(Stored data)
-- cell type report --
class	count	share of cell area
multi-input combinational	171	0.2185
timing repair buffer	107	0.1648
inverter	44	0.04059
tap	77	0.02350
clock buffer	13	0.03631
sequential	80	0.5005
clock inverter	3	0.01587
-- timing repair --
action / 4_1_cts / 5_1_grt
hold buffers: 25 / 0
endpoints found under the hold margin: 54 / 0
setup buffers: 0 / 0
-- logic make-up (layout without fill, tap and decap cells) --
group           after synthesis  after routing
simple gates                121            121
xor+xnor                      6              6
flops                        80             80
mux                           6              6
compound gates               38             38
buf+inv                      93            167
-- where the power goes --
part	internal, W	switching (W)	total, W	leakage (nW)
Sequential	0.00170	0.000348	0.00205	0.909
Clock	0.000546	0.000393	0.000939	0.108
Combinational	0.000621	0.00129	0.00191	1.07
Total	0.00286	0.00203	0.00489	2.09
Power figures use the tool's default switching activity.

=== WHAT IS BEING ASKED ===
Copy every line above that includes the string "hold".

=== SOLUTION TO THE PROBLEM ===
hold buffers: 25 / 0
endpoints found under the hold margin: 54 / 0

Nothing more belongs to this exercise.